Nunca debe olvidarse a los protagonistas de esta degeneración del debate político. La coherencia de los candidatos, así como su comportamiento en temas espinosos, pero de extrema importancia, revelan cómo se comportarán cuando lleguen al poder. Si la campaña de 2014 supera a la de hace cuatro años en el chantaje con temas sobre el respeto a la vida humana- y eso en un momento en el que los brasileños exigen en las calles una mayor participación política y mayor responsabilidad a quienes fueron elegidos para cargos públicos, será asombroso. Cuando Eduardo Campos afirma que no conoce a “nadie que esté a favor del aborto”, refuerza la suposición de que, en vez de una alternativa a la “vieja política”, como sus publicistas aseguran, sería un representante de la política viciada y permeable a los chantajes de ocasión.
Es importante pensar por qué el aborto, una vez más, amenaza con despuntar en una elección presidencial como moneda de cambio para el apoyo religioso, y no otro de los muchos temas morales. Por qué, de nuevo, una disputa rastrera se hace sobre la topografía femenina. ¿Qué oculta eso? ¿O qué revela? La cuestión es quizá menos el aborto, pero sí en qué medida la religión puede controlar, vía Estado, la reproducción de las mujeres y, especialmente, la sexualidad femenina. La pregunta es por qué, aún hoy, en pleno siglo XXI, es tan crucial mantener el control sobre el cuerpo femenino.

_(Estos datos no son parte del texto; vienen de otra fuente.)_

File: src/rtl/program_loader_pkg.sv
// Shared types and constants for the byte-stream program loader.
package program_loader_pkg;

    // Loader states; DONE is the only state that releases the core.
    typedef enum logic [2:0] {
        S_IDLE,
        S_COUNT,
        S_DATA,
        S_CHECK,
        S_DONE,
        S_ERROR
    } state_t;

    // Default frame start byte.
    localparam logic [7:0] SYNC_DEFAULT = 8'hA5;

    // Width of the running payload checksum (modular byte sum).
    localparam int unsigned CSUM_W = 8;

    // States in which the inter-byte gap timer runs.
    function automatic logic gap_counted(input state_t s);
        return (s == S_COUNT) || (s == S_DATA) || (s == S_CHECK);
    endfunction

endpackage

File: src/rtl/program_loader_gap.sv
// Inter-byte gap timer: counts idle enabled cycles and flags the cycle whose
// closing edge would bring the idle count to TIMEOUT.
module gap_timer #(
    parameter int unsigned TIMEOUT = 100000
) (
    input  logic clk,
    input  logic rst,
    input  logic clear,
    input  logic enable,
    output logic expired
);

    localparam int unsigned CNT_W = (TIMEOUT < 2) ? 1 : $clog2(TIMEOUT + 1);
    localparam logic [CNT_W-1:0] LAST = CNT_W'(TIMEOUT - 1);

    logic [CNT_W-1:0] count;

    // Expiry is seen combinationally so the FSM leaves on the TIMEOUT-th idle edge.
    assign expired = enable && !clear && (count == LAST);

    // Idle-cycle counter, cleared on any accepted byte or while disabled.
    always_ff @(posedge clk or posedge rst) begin
        if (rst) begin
            count <= '0;
        end else if (clear) begin
            count <= '0;
        end else if (enable && (count != LAST)) begin
            count <= count + CNT_W'(1);
        end
    end

endmodule

File: src/rtl/program_loader.sv
// Program loader: receives a framed byte stream (SYNC, N, 4*N payload bytes,
// checksum), writes little-endian words to instruction memory and holds the
// core in reset until the image is verified.
module program_loader
    import program_loader_pkg::*;
#(
    parameter int unsigned ADDR_W  = 8,
    parameter int unsigned TIMEOUT = 100000,
    parameter logic [7:0]  SYNC    = SYNC_DEFAULT
) (
    input  logic              clk,
    input  logic              rst,
    input  logic [7:0]        rx_data,
    input  logic              rx_valid,
    output logic              rx_ready,
    input  logic              start,
    output logic              imem_en,
    output logic [ADDR_W-1:0] imem_addr,
    output logic [31:0]       imem_data,
    output logic              cpu_rst,
    output logic              done,
    output logic              err
);

    // One extra bit so a full 2^ADDR_W-word image can be counted.
    localparam int unsigned      WC_W      = ADDR_W + 1;
    localparam logic [WC_W-1:0]  MAX_WORDS = WC_W'(1) << ADDR_W;

    state_t            state;
    logic [WC_W-1:0]   word_cnt;
    logic [WC_W-1:0]   n_words;
    logic [WC_W-1:0]   word_cnt_inc;
    logic [WC_W-1:0]   n_decoded;
    logic              n_too_big;
    logic [1:0]        byte_idx;
    logic [23:0]       word_reg;
    logic [CSUM_W-1:0] csum;
    logic              fire;
    logic              timer_en;
    logic              timer_clear;
    logic              timer_expired;

    assign fire         = rx_valid && rx_ready;
    assign word_cnt_inc = word_cnt + WC_W'(1);

    // Every entry into a timed state happens on an accepted byte, so clearing on
    // accept (and while disabled) also covers the clear-on-state-entry rule.
    assign timer_en    = gap_counted(state);
    assign timer_clear = fire || !timer_en;

    // Decode the count byte: zero means a full memory, oversize N is rejected.
    always_comb begin
        n_too_big = (32'(rx_data) > 32'(MAX_WORDS));
        if (rx_data == 8'd0) begin
            n_decoded = MAX_WORDS;
        end else begin
            n_decoded = WC_W'(rx_data);
        end
    end

    gap_timer #(
        .TIMEOUT(TIMEOUT)
    ) u_gap_timer (
        .clk    (clk),
        .rst    (rst),
        .clear  (timer_clear),
        .enable (timer_en),
        .expired(timer_expired)
    );

    // Frame FSM with word assembly, checksum and registered outputs.
    always_ff @(posedge clk or posedge rst) begin
        if (rst) begin
            state     <= S_IDLE;
            rx_ready  <= 1'b1;
            imem_en   <= 1'b0;
            imem_addr <= '0;
            imem_data <= '0;
            cpu_rst   <= 1'b1;
            done      <= 1'b0;
            err       <= 1'b0;
            word_cnt  <= '0;
            n_words   <= '0;
            byte_idx  <= '0;
            word_reg  <= '0;
            csum      <= '0;
        end else begin
            imem_en <= 1'b0;
            case (state)
                S_IDLE: begin
                    if (fire && (rx_data == SYNC)) begin
                        state <= S_COUNT;
                    end
                end

                S_COUNT: begin
                    if (fire) begin
                        word_cnt <= '0;
                        csum     <= '0;
                        byte_idx <= '0;
                        n_words  <= n_decoded;
                        if (n_too_big) begin
                            state    <= S_ERROR;
                            rx_ready <= 1'b0;
                            err      <= 1'b1;
                        end else begin
                            state <= S_DATA;
                        end
                    end else if (timer_expired) begin
                        state    <= S_ERROR;
                        rx_ready <= 1'b0;
                        err      <= 1'b1;
                    end
                end

                S_DATA: begin
                    if (fire) begin
                        csum     <= csum + rx_data;
                        byte_idx <= byte_idx + 2'd1;
                        if (byte_idx == 2'd3) begin
                            // First byte ends up in [7:0] after three right shifts.
                            imem_en   <= 1'b1;
                            imem_addr <= word_cnt[ADDR_W-1:0];
                            imem_data <= {rx_data, word_reg};
                            word_cnt  <= word_cnt_inc;
                            if (word_cnt_inc == n_words) begin
                                state <= S_CHECK;
                            end
                        end else begin
                            word_reg <= {rx_data, word_reg[23:8]};
                        end
                    end else if (timer_expired) begin
                        state    <= S_ERROR;
                        rx_ready <= 1'b0;
                        err      <= 1'b1;
                    end
                end

                S_CHECK: begin
                    if (fire) begin
                        rx_ready <= 1'b0;
                        if (rx_data == csum) begin
                            state   <= S_DONE;
                            done    <= 1'b1;
                            cpu_rst <= 1'b0;
                        end else begin
                            state <= S_ERROR;
                            err   <= 1'b1;
                        end
                    end else if (timer_expired) begin
                        state    <= S_ERROR;
                        rx_ready <= 1'b0;
                        err      <= 1'b1;
                    end
                end

                S_DONE, S_ERROR: begin
                    if (start) begin
                        state    <= S_IDLE;
                        rx_ready <= 1'b1;
                        cpu_rst  <= 1'b1;
                        done     <= 1'b0;
                        err      <= 1'b0;
                    end
                end

                default: begin
                    state    <= S_IDLE;
                    rx_ready <= 1'b1;
                    cpu_rst  <= 1'b1;
                    done     <= 1'b0;
                    err      <= 1'b0;
                end
            endcase
        end
    end

endmodule
File: config.mk
export PLATFORM = sky130hd
export DESIGN_NAME = program_loader
export DESIGN_NICKNAME = d
export VERILOG_FILES = /design/src/rtl/program_loader_pkg.sv /design/src/rtl/program_loader_gap.sv /design/src/rtl/program_loader.sv
export SDC_FILE = /design/constraint.sdc
export NUM_CORES = 1
export LEC_CHECK = 0
export ABC_AREA = 1
export CORE_ASPECT_RATIO = 0.75
export CORE_UTILIZATION = 59
export CTS_BUF_LIST = sky130_fd_sc_hd__clkbuf_2
export DETAILED_ROUTE_END_ITERATION = 10
export GPL_TIMING_DRIVEN = 0
export HOLD_SLACK_MARGIN = 0.15
export PLACE_DENSITY = 0.83
export SLEW_MARGIN = 20
export SYNTH_ARGS = -nofsm -noshare
export SYNTH_HDL_FRONTEND = slang
export SYNTH_SLANG_ARGS = --single-unit
File: constraint.sdc
create_clock -name clk -period 4.3 [get_ports clk]
set_clock_uncertainty 0.2 [all_clocks]
set_input_delay 0.645 -clock clk [delete_from_list [all_inputs] [get_ports clk]]
set_output_delay 0.645 -clock clk [all_outputs]
set_load 0.1 [all_outputs]
==> impl_metrics.ini, run 1 <==
[synth]
yosysUniqueCellTypes = 37
syn_inst = 635
syn_nets = 658
synth_area_mm2 = 0.00539
avgSynthCellArea_um2 = 8.49
ys_ff_latch = 117
ys_seq_area_share_pct = 54.4
yosys_warnings = 0

[cells_and_area]
area_growth_pct = 17.6
num-nets-final = 735
final_common_cell = nand2_1
largest_reg_flops = 32
drive_gt1_share_pct = 8.43
n_fill_cell = 666
antenna_cells = 0
mostFrequentLayoutCells = nand2_1 (188), dfrtp_1 (115), inv_1 (72)

[timing]
whs_ns = 0.281
layout_min_cycle_time_ns = 3.21
min_period_over_period_pct = 74.6
timing_hold_violations_final = 0
worst_slew_pin_slew_ns = 0.977
relSlewSlack_pct = 34.7
setup_violations = 0
fmax_ghz = 0.312
slew_violations = 0
rsz0062_at_grt = no

[clocking]
clock-sinks = 117
clockBufferDepth = 2
cts_tree = built
numCtsBuffers = 17
cts_resized = 0
h-tree-depth = 4
postCtsSetupBuffers = 0
clkTransAtPathRegs_ns = 0.16
worstSkewPairLatency_ns = 0.67
cts-root-buf = clkbuf_2

[run_status]
status = finished clean

[setup_path]
crit_arrival_ns = 2.36
max_stage_delay_ns = 1.13
critical-path-slowest-cell = clkdlybuf4s50_1
path_cells = clkdlybuf4s50_1
required_ns = 3.45
endpoint_kind = output pin
critPathLaunchType = register
worstPathMaxFanout = 3
crit_buf_inv = 1
critPathTopFamily = buffers and inverters
criticalPathCategory = reg2out

[detailed_routing]
post_drt_wl_per_cell_um = 14.2
vias_per_cell = 5.34
route.detailed.drc = 0
vias = 4446
first_iter_violations = 292
final_antenna_net_count = 0
first_pass_iters = 5
wl_mm = 11.8

[die]
die_height_um = 84.8
die_area_mm2 = 0.00953
die_width_um = 112
start_util_pct = 62.2
rows = 29
num_io_pins = 57
core_area_mm2 = 0.00867

[global_route]
overflow = 0
grt_start_max_net_pins = 81
grtUsageTotal_pct = 27.6
grt_pass1_vias = 4328
antenna_found_initial = 0
grt_pass1_wl_mm = 20.3

[power]
leakagePower_uw = 0.00309
power.density_mw_per_mm2 = 288
worst_ir_drop_vdd_mv = 0.181
p_total_uw = 1830

[place]
io_buffers = 56
dpl.hpwl_mm = 8.52
finalWeightedCongestion = 0.872

[flow_run]
cap_violations = 0

[hold_path]
hp-class = reg2reg
[cells by family (layout without fill, tap and decap cells)]
family | count (synthesis) | count (layout) | synth area share [%]
AO/OA/AOI/OAI | 119 | 119 | 11.6
XOR/XNOR | 7 | 7 | 1.14
adder cells (fa/ha/maj) | 11 | 11 | 2.69
buffers and inverters | 93 | 182 | 7.19
flip-flops | 117 | 117 | 54.4
AND/OR/NAND/NOR | 288 | 288 | 23.0
[metrics by stage]
step           std cells  worst slack, ns  TNS, ns  area [um2]  util [%]
2_1_floorplan        635            0.358        0        5390         -
3_3_place_gp         799            -1.15  -131.57        6090      70.2
3_5_place_dp         800             1.39        0        6120      70.6
4_1_cts              832             1.04        0        6340      73.1
5_1_grt              832            0.997        0        6340      73.1
6_report             832             1.09        0        6340      73.1
[final cells by class]
type | count | area [um2] | area share, %
clock inverter | 11 | 111 | 1.76
clock buffer | 20 | 100 | 1.58
sequential | 117 | 2930 | 46.2
timing repair buffer | 58 | 598 | 9.43
tap | 108 | 135 | 2.13
buffer | 16 | 96.3 | 1.52
multi-input combinational | 425 | 2070 | 32.7
inverter | 77 | 297 | 4.68
[report_power, final]
| part | internal, uW | switching [uW] | leakage (uW) |
|---|---|---|---|
| Clock | 262 | 407 | 0.000135 |
| Combinational | 16.9 | 38.7 | 0.00141 |
| Sequential | 1100 | 0 | 0.00155 |
| Total | 1380 | 446 | 0.00309 |
[repair_timing]
item / 4_1_cts / 5_1_grt
endpoints found under the setup margin: 0 / 0
hold buffers: 1 / 0
endpoints found under the hold margin: 37 / 0
[cells in the mapped netlist (all sizes together)]
| library cell | count | area share [%] |
|---|---|---|
| nand2 | 191 | 13 |
| dfrtp | 115 | 53 |
| o21ai | 88 | 8.2 |
| inv | 77 | 5.4 |
| nor2 | 46 | 4.1 |
| nand3 | 33 | 3.2 |
| a21oi | 17 | 1.6 |
| ha | 10 | 2.3 |
| buf | 9 | 1.3 |
| clkbuf | 7 | 0.49 |
| nor3 | 7 | 0.93 |
| nand4 | 5 | 0.58 |
| o22ai | 5 | 0.58 |
| xor2 | 5 | 0.81 |
| nor4 | 4 | 0.46 |
| a22o | 2 | 0.32 |
| dfstp | 2 | 0.97 |
| o21bai | 2 | 0.28 |
| xnor2 | 2 | 0.32 |
| a211oi | 1 | 0.14 |
| a31oi | 1 | 0.12 |
| fa | 1 | 0.37 |
| nand3b | 1 | 0.14 |
| nor3b | 1 | 0.14 |
| o211ai | 1 | 0.14 |
| o21a | 1 | 0.14 |
| o221ai | 1 | 0.16 |
[routing by layer]
layer  GRT usage (%)  routed length (um)  up-vias
met3            7.44                 713       20
met5               0                   0        -
met1            38.8                5610     2097
met4            9.21                 166        0
li1                -                   -     2210
met2            42.2                5290      119
[path summary, 6_finish.rpt]
check                                startpoint                  endpoint  slack, ns  cells past startpoint
max                        rx_ready$_DFFE_PP1P_                  rx_ready       1.09                      1
min                         cpu_rst$_DFFE_PP1P_       cpu_rst$_DFFE_PP1P_       0.28                      2
max reg2reg                rx_ready$_DFFE_PP1P_  imem_addr[2]$_DFFE_PP0P_       2.02                      7
min reg2reg                 cpu_rst$_DFFE_PP1P_       cpu_rst$_DFFE_PP1P_       0.28                      2
max in group asynchronous                   rst       cpu_rst$_DFFE_PP1P_       2.49                      4
min in group asynchronous                   rst   word_cnt[2]$_DFFE_PP0P_       0.68                      3
No activity file was read; power rests on OpenSTA's default activity.
==> inputs of run 2 (changes only) <==
==> constraint.sdc (replaced) <==
create_clock -name clk -period 3 [get_ports clk]
set_clock_uncertainty 0.2 [all_clocks]
set_input_delay 0.45 -clock clk [delete_from_list [all_inputs] [get_ports clk]]
set_output_delay 0.45 -clock clk [all_outputs]
set_load 0.1 [all_outputs]
==> run 2 against run 1 <==
  * Register-to-register slack worse by 1.3 ns
  * Clock power grew 60%
  * Cell count rose by 0.36%
  * Global-route usage is 0.41 points higher
  * Combinational power rose by 53%
  * Largest cell class unchanged
  * Largest power group unchanged
==> impl_metrics.ini, run 2 (synthesis gave the netlist of run 1 again) <==
[run_status]
status = finished clean

[power]
worst_ir_drop_vdd_mv = 0.507
power.density_mw_per_mm2 = 426
leakagePower_uw = 0.00313

[detailed_routing]
final_antenna_net_count = 0
vias_per_cell = 5.47
wl_mm = 12.1
route.detailed.drc = 0
first_pass_iters = 7
post_drt_wl_per_cell_um = 14.5
first_iter_violations = 261
vias = 4567

[setup_path]
endpoint_kind = output pin
required_ns = 2.35
critical-path-slowest-cell = clkdlybuf4s50_1
worstPathMaxFanout = 2
crit_buf_inv = 1
max_stage_delay_ns = 1.15
r2r_slack_ns = 0.77
crit_arrival_ns = 2.24
path_cells = clkdlybuf4s50_1
critPathLaunchType = register
criticalPathCategory = reg2out
critPathTopFamily = buffers and inverters

[cells_and_area]
num-nets-final = 737
antenna_cells = 0
utilization_pct = 73.9
final_common_cell = nand2_1
mostFrequentLayoutCells = nand2_1 (188), dfrtp_1 (115), inv_1 (72)
final_cells = 835
n_fill_cell = 660
drive_gt1_share_pct = 8.94
area_growth_pct = 18.9
largest_reg_flops = 32

[global_route]
grt_pass1_vias = 4476
grt_pass1_wl_mm = 20.7
grt_start_max_net_pins = 36
antenna_found_initial = 0
use_met3_pct = 6.86
met1_usage_pct = 39.0
grtUsageTotal_pct = 28.0
grt_busiest_layer = met2
grtUsageMet2_pct = 43.1
overflow = 0

[place]
finalWeightedCongestion = 0.888
io_buffers = 56
dpl.hpwl_mm = 8.82
placedCellCount = 802

[timing]
relSlewSlack_pct = 34.0
tns_ns = 0
setup_violations = 0
worst_slew_pin_slew_ns = 0.987
min_period_over_period_pct = 96.2
timing_hold_violations_final = 0
rsz0062_at_grt = no
layout_min_cycle_time_ns = 2.89
slew_violations = 0
fmax_ghz = 0.346

[clocking]
postCtsSetupBuffers = 0
cts_tree = built
h-tree-depth = 4
clkTransAtPathRegs_ns = 0.17
clock-sinks = 117
clockBufferDepth = 2
cts-root-buf = clkbuf_2
numCtsBuffers = 17
worstSkewPairLatency_ns = 0.69

[die]
core_area_mm2 = 0.00867
start_util_pct = 62.2
rows = 29
die_area_mm2 = 0.00953
die_width_um = 112
die_height_um = 84.8
num_io_pins = 57

[flow_run]
cap_violations = 0

[hold_path]
hp-class = in2reg
## run 2: cell count changes in the layout (fill, tap and decap cells not counted), sizes merged
cell           change
dlygate4sd2        +2
clkbuf             -2
clkinvlp           +1
bufinv             +1
clkinv             +1
buf                +2
clkdlybuf4s50      -2
## run 2: final cells by class
cell class	instances	area, um2	area share [%]
repair buffers	60	628	9.80
flip-flops and latches	117	2930	45.7
clock buffers	18	90.1	1.41
inverters	77	295	4.61
clock inverters	14	160	2.50
plain buffers	16	96.3	1.50
well taps	108	135	2.11
multi-input cells	425	2070	32.4
## run 2: report_power, final
part           switching (uW)  internal (uW)  total (uW)
Sequential                  0           1580        1580
Clock                     604            462        1070
Combinational            56.6           28.3        84.9
Total                     661           2070        2730
## run 2: through the flow
step,hold WS (ns),setup WS [ns],power [uW],cell area [um2]
floorplan,0.246,0.619,1650,5400
global placement,0.253,-0.149,1680,6090
detailed placement,0.266,0.305,1690,6150
CTS,0.224,0.0621,2750,6410
global route,0.240,0.00657,2830,6410
finish,0.273,0.113,2730,6410
## run 2: repair_timing
action | 4_1_cts | 5_1_grt
resized for setup | 2 | 0
endpoints found under the setup margin | 2 | 0
endpoints found under the hold margin | 20 | 0
hold buffers | 1 | 0
## run 2: path summary, 6_finish.rpt
| check | start | end | depth (start not counted) |
|---|---|---|---|
| worst max-delay path | imem_data[20]$_DFFE_PP0P_ | imem_data[20] | 1 |
| min in group asynchronous | rst | imem_addr[5]$_DFFE_PP0P_ | 3 |
| max in group asynchronous | rst | rx_ready$_DFFE_PP1P_ | 5 |
| worst max register to register | rx_ready$_DFFE_PP1P_ | imem_data[12]$_DFFE_PP0P_ | 7 |
| worst min-delay path | rx_data[6] | n_words[6]$_DFFE_PP0P_ | 3 |
| worst min register to register | cpu_rst$_DFFE_PP1P_ | cpu_rst$_DFFE_PP1P_ | 2 |
## run 2: metal layers
layer  share of wire (%)  vias to the layer above  wire [um]
met3                 5.5                       26        663
met2                  46                      144       5570
met4                 1.7                        0        208
met1                  47                     2188       5690
met5                   0                        -          0
li1                    -                     2209          -
==> inputs of run 3 (changes only) <==
--- a/config.mk
+++ b/config.mk
@@ -7,12 +7,11 @@
 export LEC_CHECK = 0
 export ABC_AREA = 1
 export CORE_ASPECT_RATIO = 0.75
-export CORE_UTILIZATION = 59
+export CORE_UTILIZATION = 40
 export CTS_BUF_LIST = sky130_fd_sc_hd__clkbuf_2
 export DETAILED_ROUTE_END_ITERATION = 10
 export GPL_TIMING_DRIVEN = 0
 export HOLD_SLACK_MARGIN = 0.15
-export PLACE_DENSITY = 0.83
 export SLEW_MARGIN = 20
 export SYNTH_ARGS = -nofsm -noshare
 export SYNTH_HDL_FRONTEND = slang
==> run 3 against run 2 <==
  * Sequential power is essentially flat
  * Worst hold slack gained 0.013 ns
  * First-iteration DRC count shrank 3.1%
  * Fmax shrank 0.24%
  * Cell count grew 7.5%
  * Critical path type unchanged
  * Critical endpoint is now imem_data[24]
  * Highest routed layer unchanged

Parece que la visión medieval que localiza en el cuerpo de las mujeres todos los peligros sigue siendo actual. Incluso para políticos en campaña. Mientras tanto, las mujeres reales mueren porque, quien tiene que debatir y promover políticas públicas para asegurar sus derechos fundamentales, chantajean con sus vidas. Los ciudadanos son los que tienen que impedir que la elección de 2014 se convierta en una trágica repetición de la indignidad de 2010, en la que los votos se negociaron sobre cadáveres femeninos.